Dramatic pictures have emerged of the collapse of a dam in southern Brazil at an iron ore mine which left more than 300 people dead or missing.
The images, obtained by TV channel Bandeirantes, show the moment a muddy sludge engulfed the company canteen and neighbouring buildings in Brumadinho, in Minas Gerais state.
An investigation is under way.
The mine is owned by Vale SA. This is the second such incident at one of its mines in three years.
Five people have been arrested. Prosecutors in Brazil say three were Vale officials, whose responsibilities included dealing with environmental impact licences.
Vale, the world's biggest producer of iron ore and nickel, said it was co-operating with prosecutors.
The casualty figure as of Thursday evening was 110 confirmed dead and 238 missing.
How did the collapse happen?
A tailings dam at the mine failed at around 13:00 local time (15:00 GMT) on 25 January.
The resulting torrent of toxic sludge buried residential buildings, the mining plant's cafeteria where hundreds of workers were believed to be eating, the administrative buildings and the loading terminal for trains.
Correspondents say the alarm system the company had installed to warn residents of any risk did not go off.

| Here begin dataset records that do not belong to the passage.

This design comes from an exercise in tuning for small area, a short achievable clock period and few clock cycles per item on the open sky130 flow, not from production work.
Only simulation tests tie the RTL to the original design; equivalence was not proved.
Power is estimated from default activity; no workload was simulated.

== alpha ==
==> flow/design.v <==
module stack_mem_responder #(
  parameter int unsigned             WIDTH     = 32,
  parameter int unsigned             DEPTH     = 64,
  parameter int unsigned             AW        = 6,
  parameter logic [WIDTH-1:0]        STACK_TOP = 32'd64
) (
  input  logic             clk,
  input  logic             rst,
  input  logic             req_valid,
  output logic             req_ready,
  input  logic [2:0]       req_op,
  input  logic [WIDTH-1:0] req_addr,
  input  logic [WIDTH-1:0] req_wdata,
  output logic             resp_valid,
  input  logic             resp_ready,
  output logic [WIDTH-1:0] resp_rdata,
  output logic             resp_is_ret,
  output logic [1:0]       resp_err,
  output logic [AW:0]      occupancy
);
  localparam logic [2:0]       OP_PUSH = 3'b001;
  localparam logic [2:0]       OP_POP  = 3'b010;
  localparam logic [2:0]       OP_CALL = 3'b011;
  localparam logic [2:0]       OP_RET  = 3'b100;
  localparam logic [WIDTH-1:0] BASE    = STACK_TOP - WIDTH'(DEPTH);
  localparam logic [AW:0]      FULL    = (AW+1)'(DEPTH);
  localparam int unsigned      LW      = AW / 2;        
  localparam int unsigned      HW      = AW - LW;       
  localparam int unsigned      NL      = 1 << LW;
  localparam int unsigned      NH      = 1 << HW;
  localparam int unsigned      NG      = DEPTH / 3;     
  localparam int unsigned      NP      = 6;             
  localparam int unsigned      GPP     = (NG + NP - 1) / NP;   
  localparam int unsigned      RW      = WIDTH + AW + 4;       
  logic             accept;
  logic [WIDTH-1:0] offset;
  logic [AW-1:0]    idx;
  logic             in_range, is_wr, is_rd, is_ret, wr_ok, rd_ok;
  logic [1:0]       err_n;
  logic [AW:0]      occ_q, occ_n;
  logic             full_q, empty_q, full_n, empty_n;
  assign accept   = req_valid && req_ready;
  assign offset   = req_addr - BASE;
  assign idx      = offset[AW-1:0];
  assign in_range = (offset < WIDTH'(DEPTH));
  assign is_wr    = (req_op == OP_PUSH) || (req_op == OP_CALL);
  assign is_rd    = (req_op == OP_POP)  || (req_op == OP_RET);
  assign is_ret   = (req_op == OP_RET);
  always_comb begin
    if (!(is_wr || is_rd) || !in_range) err_n = 2'b11;
    else if (is_wr && full_q)           err_n = 2'b01;
    else if (is_rd && empty_q)          err_n = 2'b10;
    else                                err_n = 2'b00;
  end
  assign wr_ok = in_range && is_wr && !full_q;
  assign rd_ok = in_range && is_rd && !empty_q;
  always_comb begin
    occ_n   = occ_q;
    full_n  = full_q;
    empty_n = empty_q;
    if (accept && wr_ok) begin
      occ_n   = occ_q + 1'b1;
      full_n  = (occ_q == FULL - 1'b1);
      empty_n = 1'b0;
    end else if (accept && rd_ok) begin
      occ_n   = occ_q - 1'b1;
      full_n  = 1'b0;
      empty_n = (occ_q == (AW+1)'(1));
    end
  end
  logic [NL-1:0] lsel_n;
  logic [NH-1:0] hsel_n;
  always_comb begin
    lsel_n = '0;
    hsel_n = '0;
    lsel_n[idx[LW-1:0]]  = 1'b1;
    hsel_n[idx[AW-1:LW]] = 1'b1;
  end
  logic             v1_q, rd1_q, wr1_q, ret1_q;
  logic [1:0]       err1_q;
  logic [NL-1:0]    lsel1_q;            
  logic [NH-1:0]    hsel1_q;
  logic [DEPTH-1:0] rrow;               
  always_comb begin
    for (int k = 0; k < DEPTH; k++) rrow[k] = hsel1_q[k / NL] && lsel1_q[k % NL];
  end
  logic [WIDTH-1:0] wdata1_q;
  logic [DEPTH-1:0][WIDTH-1:0] mem_q, mem_d;
  logic [DEPTH-1:0] we_row, keep_row;
  assign we_row   = rrow & {DEPTH{wr1_q}};
  assign keep_row = ~we_row;
  for (genvar k = 0; k < DEPTH; k++) begin : g_word
    for (genvar b = 0; b < WIDTH; b++) begin : g_bit
      stack_wbit u_w (
        .q(mem_q[k][b]), .keep(keep_row[k]), .we(we_row[k]),
        .d(wdata1_q[b]), .y(mem_d[k][b])
      );
    end
  end
  always_ff @(posedge clk) mem_q <= mem_d;
  logic [NG-1:0][WIDTH-1:0] grp_n;              
  logic [NP-1:0][WIDTH-1:0] part_n;
  for (genvar g = 0; g < NG; g++) begin : g_grp
    for (genvar b = 0; b < WIDTH; b++) begin : g_bit
      stack_rd3 u_r (
        .s0(rrow[3*g]),   .d0(mem_q[3*g][b]),
        .s1(rrow[3*g+1]), .d1(mem_q[3*g+1][b]),
        .s2(rrow[3*g+2]), .d2(mem_q[3*g+2][b]),
        .y_n(grp_n[g][b])
      );
    end
  end
  always_comb begin
    part_n = '0;
    for (int g = 0; g < NG; g++) part_n[g / GPP] = part_n[g / GPP] | ~grp_n[g];
    for (int k = 3 * NG; k < DEPTH; k++)
      if (rrow[k]) part_n[NP-1] = part_n[NP-1] | mem_q[k];
  end
  logic                     v2_q, rd2_q, ret2_q;
  logic [1:0]               err2_q;
  logic [AW:0]              occ2_q;
  logic [NP-1:0][WIDTH-1:0] part_q;
  logic [WIDTH-1:0]         s2_rdata;
  always_comb begin
    s2_rdata = '0;
    for (int p = 0; p < NP; p++) s2_rdata = s2_rdata | part_q[p];
    if (!rd2_q) s2_rdata = '0;
  end
  logic          out_v_q, busy_q;
  logic [1:0]    sk_n_q, sk_n_n;        
  logic [RW-1:0] s2_resp, sk0_q, sk1_q, out_q;
  logic [RW-1:0] sk0_d, sk1_d, out_d;
  logic          out_load, s1_move, s1_hold, v1_n, v2_n, out_v_n;
  assign s2_resp  = {s2_rdata, err2_q, ret2_q, occ2_q};
  assign out_load = !out_v_q || resp_ready;
  logic out_from_s2, out_from_sk0, out_keep;
  assign out_from_s2  = out_load && (sk_n_q == 2'd0);
  assign out_from_sk0 = out_load && (sk_n_q != 2'd0);
  assign out_keep     = !out_load;
  assign out_d = ({RW{out_from_s2}}  & s2_resp)
               | ({RW{out_from_sk0}} & sk0_q)
               | ({RW{out_keep}}     & out_q);
  always_comb begin
    out_v_n = out_v_q;
    sk0_d   = sk0_q;
    sk1_d   = sk1_q;
    sk_n_n  = sk_n_q;
    if (out_load) begin
      out_v_n = (sk_n_q != 2'd0) || v2_q;
      case (sk_n_q)
        2'd0: ;
        2'd1: begin
          sk0_d  = s2_resp;
          sk_n_n = v2_q ? 2'd1 : 2'd0;
        end
        default: begin
          sk0_d  = sk1_q;
          sk1_d  = s2_resp;
          sk_n_n = v2_q ? 2'd2 : 2'd1;
        end
      endcase
    end else if (v2_q) begin
      if (sk_n_q == 2'd0) sk0_d = s2_resp;
      else                sk1_d = s2_resp;
      sk_n_n = sk_n_q + 2'd1;
    end
  end
  assign s1_move = v1_q && (sk_n_n != 2'd2);
  assign s1_hold = v1_q && !s1_move;
  assign v2_n    = s1_move;
  assign v1_n    = s1_hold || accept;
  always_ff @(posedge clk or negedge rst) begin
    if (!rst) begin
      occ_q   <= '0;
      full_q  <= 1'b0;
      empty_q <= 1'b1;
      v1_q    <= 1'b0;
      v2_q    <= 1'b0;
      out_v_q <= 1'b0;
      sk_n_q  <= 2'd0;
      wr1_q   <= 1'b0;
      busy_q  <= 1'b0;
    end else begin
      occ_q   <= occ_n;
      full_q  <= full_n;
      empty_q <= empty_n;
      v1_q    <= v1_n;
      v2_q    <= v2_n;
      out_v_q <= out_v_n;
      sk_n_q  <= sk_n_n;
      wr1_q   <= accept && wr_ok;
      busy_q  <= v1_n && ((sk_n_n == 2'd2) || ((sk_n_n == 2'd1) && v2_n));
    end
  end
  always_ff @(posedge clk) begin
    if (!s1_hold) begin
      lsel1_q <= lsel_n;
      hsel1_q <= hsel_n;
      rd1_q  <= accept && rd_ok;
      ret1_q <= is_ret;
      err1_q <= err_n;
    end
    wdata1_q <= req_wdata;
    part_q <= part_n;
    rd2_q  <= rd1_q;
    ret2_q <= ret1_q;
    err2_q <= err1_q;
    occ2_q <= occ_q;
    sk0_q  <= sk0_d;
    sk1_q  <= sk1_d;
    out_q  <= out_d;
  end
  assign req_ready = !busy_q;
  assign resp_valid = out_v_q;
  assign {resp_rdata, resp_err, resp_is_ret, occupancy} = out_q;
endmodule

Those who live nearby reported hearing a loud noise at the time of the collapse.
Many questions remain
By David Shukman, BBC science editor in Brumadinho
At the edge of the disaster zone, where the dangerous red sludge reached its height, we spotted a man kneeling in the dirt, praying over a Bible placed on the ground in front of him.

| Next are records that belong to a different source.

Context: an optimization exercise on an open-source flow, tuned for small area and a short achievable clock period. The choices shown serve that exercise and are no tape-out recipe. At most, simulation tests tie the RTL to the original design; equivalence was not proved. Only the layout flow was run in runs 5 and 6; the RTL was not checked for function there. No activity file was given, so power comes from the tool's default toggle rates.

==> flow/design.v <==
module normal_reorder_buffer #(
  parameter int WIDTH    = 16,
  parameter int Q_BITS   = 8,
  parameter int TAG_BITS = 5
) (
  input  logic                  clk,
  input  logic                  reset,
  input  logic                  alloc_req,
  output logic                  alloc_gnt,
  output logic [TAG_BITS-1:0]   alloc_tag,
  input  logic                  wr_valid,
  input  logic [TAG_BITS-1:0]   wr_tag,
  input  logic [3*WIDTH-1:0]    wr_data,    
  output logic                  out_valid,
  input  logic                  out_ready,
  output logic [3*WIDTH-1:0]    out_data,   
  output logic [TAG_BITS-1:0]   out_tag,
  output logic [TAG_BITS:0]     count,
  output logic                  full,
  output logic                  err
);
  localparam int DEPTH = 1 << TAG_BITS;
  localparam int CW    = TAG_BITS + 1;
  localparam int DW    = 3 * WIDTH;
  logic [TAG_BITS-1:0] head_q, tail_q;
  logic [DEPTH-1:0]    sel1_q;          
  logic [CW-1:0]       cnt_q;
  logic [DEPTH-1:0]    done_q;
  logic [DEPTH-1:0]    pend_q;          
  logic                err_q;
  logic [DW-1:0]       mem [DEPTH];
  logic                ov_q;
  logic [DW-1:0]       od_q;
  logic [TAG_BITS-1:0] ot_q;
  logic [TAG_BITS-1:0] head_p1;
  logic                wr_ok, gnt, retire;
  logic [DEPTH-1:0]    head_oh, hp1, wr_dec, tail_dec, done_n, sel1_n;
  logic                nxt_done, pw0, pw1, pw, hold, valid_n;
  logic [DW-1:0]       rd1, data_n;
  assign wr_ok    = wr_valid & pend_q[wr_tag];
  assign gnt      = alloc_req & ~cnt_q[CW-1] & ~reset;
  assign retire   = ov_q & out_ready;
  assign head_p1  = head_q + 1'b1;
  always_comb begin
    for (int i = 0; i < DEPTH; i++) begin
      hp1[i]     = (head_p1 == TAG_BITS'(i));
      head_oh[i] = (head_q == TAG_BITS'(i));
      wr_dec[i]  = (wr_tag == TAG_BITS'(i));
      tail_dec[i] = (tail_q == TAG_BITS'(i));
    end
  end
  assign nxt_done = |sel1_q;
  always_comb begin
    rd1 = '0;
    for (int i = 0; i < DEPTH; i++)
      rd1 = rd1 | ({DW{sel1_q[i]}} & mem[i]);
  end
  assign pw0 = wr_ok & (wr_tag == head_q);
  assign pw1 = wr_ok & (wr_tag == head_p1);
  assign hold    = ov_q & ~out_ready;
  assign pw      = retire ? pw1 : pw0;
  assign valid_n = retire ? (nxt_done | pw1) : (ov_q | pw0);
  assign data_n  = ({DW{retire}} & rd1) | ({DW{hold}} & od_q) | ({DW{pw}} & wr_data);
  assign alloc_gnt = gnt;
  assign alloc_tag = tail_q;
  assign out_valid = ov_q;
  assign out_data  = od_q;
  assign out_tag   = ot_q;
  assign count     = cnt_q;
  assign full      = cnt_q[CW-1];
  assign err       = err_q;
  always_ff @(posedge clk or posedge reset) begin
    if (reset) begin
      head_q <= '0;
      tail_q <= '0;
      cnt_q  <= '0;
      err_q  <= 1'b0;
      ov_q   <= 1'b0;
      od_q   <= '0;
      ot_q   <= '0;
    end else begin
      if (gnt) tail_q <= tail_q + 1'b1;
      if (retire) head_q <= head_p1;
      cnt_q <= cnt_q + CW'(gnt) - CW'(retire);
      err_q <= wr_valid & ~wr_ok;
      ov_q  <= valid_n;
      od_q  <= data_n;
      ot_q  <= valid_n ? (retire ? head_p1 : head_q) : '0;
    end
  end
  always_comb begin
    for (int i = 0; i < DEPTH; i++) begin
      done_n[i] = pend_q[i] ? (wr_valid & wr_dec[i]) : (done_q[i] & ~(retire & head_oh[i]));
      sel1_n[i] = done_n[i] & (retire ? hp1[(i + DEPTH - 1) % DEPTH] : hp1[i]);
    end
  end
  always_ff @(posedge clk or posedge reset) begin
    if (reset) begin
      done_q <= '0;
      pend_q <= '0;
      sel1_q <= '0;
    end else begin
      done_q <= done_n;
      sel1_q <= sel1_n;
      for (int i = 0; i < DEPTH; i++) begin
        if (pend_q[i]) begin
          if (wr_valid && wr_dec[i]) pend_q[i] <= 1'b0;
        end else if (!done_q[i]) begin
          if (gnt && tail_dec[i]) pend_q[i] <= 1'b1;
        end
      end
    end
  end
  always_ff @(posedge clk) begin
    for (int i = 0; i < DEPTH; i++)
      if (wr_valid && wr_dec[i] && !done_q[i]) mem[i] <= wr_data;
  end
endmodule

Local businessman Leandro Gil was mourning a family now missing in the mud. No sooner had we started to talk than his eyes filled with tears and he turned to my translator with a request - could he have a hug from the reporter who had made the long trek from England to report on this disaster?
Stunned by the tragedy, Leandro was full of questions many are asking here, some more angrily than others. How could our world have become so lacking in compassion? How could values have eroded so far that someone - working on the dam - just thought about himself?
Whoever that was, Leandro said, he didn't protect the dam properly. This is a region of pretty hills and iron-rich geology, where thousands depend on the mines. But many are grieving and wondering if the mining companies and the authorities are watching the next vulnerable dam and doing enough to avoid another catastrophe.
Dozens of trapped people, many of them covered in mud, had to be evacuated by helicopter as roads were destroyed.
Vale says the cause of the collapse is being investigated and that instruments used to measure dam pressure had not detected any problems.
The company's president, Fabio Schvartsman, said the accident may have occurred too quickly for any alarm to be activated.
A state official told Reuters that all evidence suggested the dam burst was caused by liquefaction - a process by which a solid material such as sand loses strength and stiffness and turns to liquid.
The BBC's Julia Carneiro says liquefaction was the cause of a separate dam collapse three years ago in Mariana, owned by a Vale subsidiary. Both structures are upstream dams, mostly built with dried mining waste or tailings, a mixture of sand and clay-like mud.
As hopes of finding anyone alive dwindle, thoughts are now turning to how to deal with the 12 million cubic metres of mud that was released.
The UN's Special Rapporteur on Toxics, Baskut Tuncak, has called for an inquiry into the toxicity of the waste and urged the Brazilian government to take immediate precautionary measures.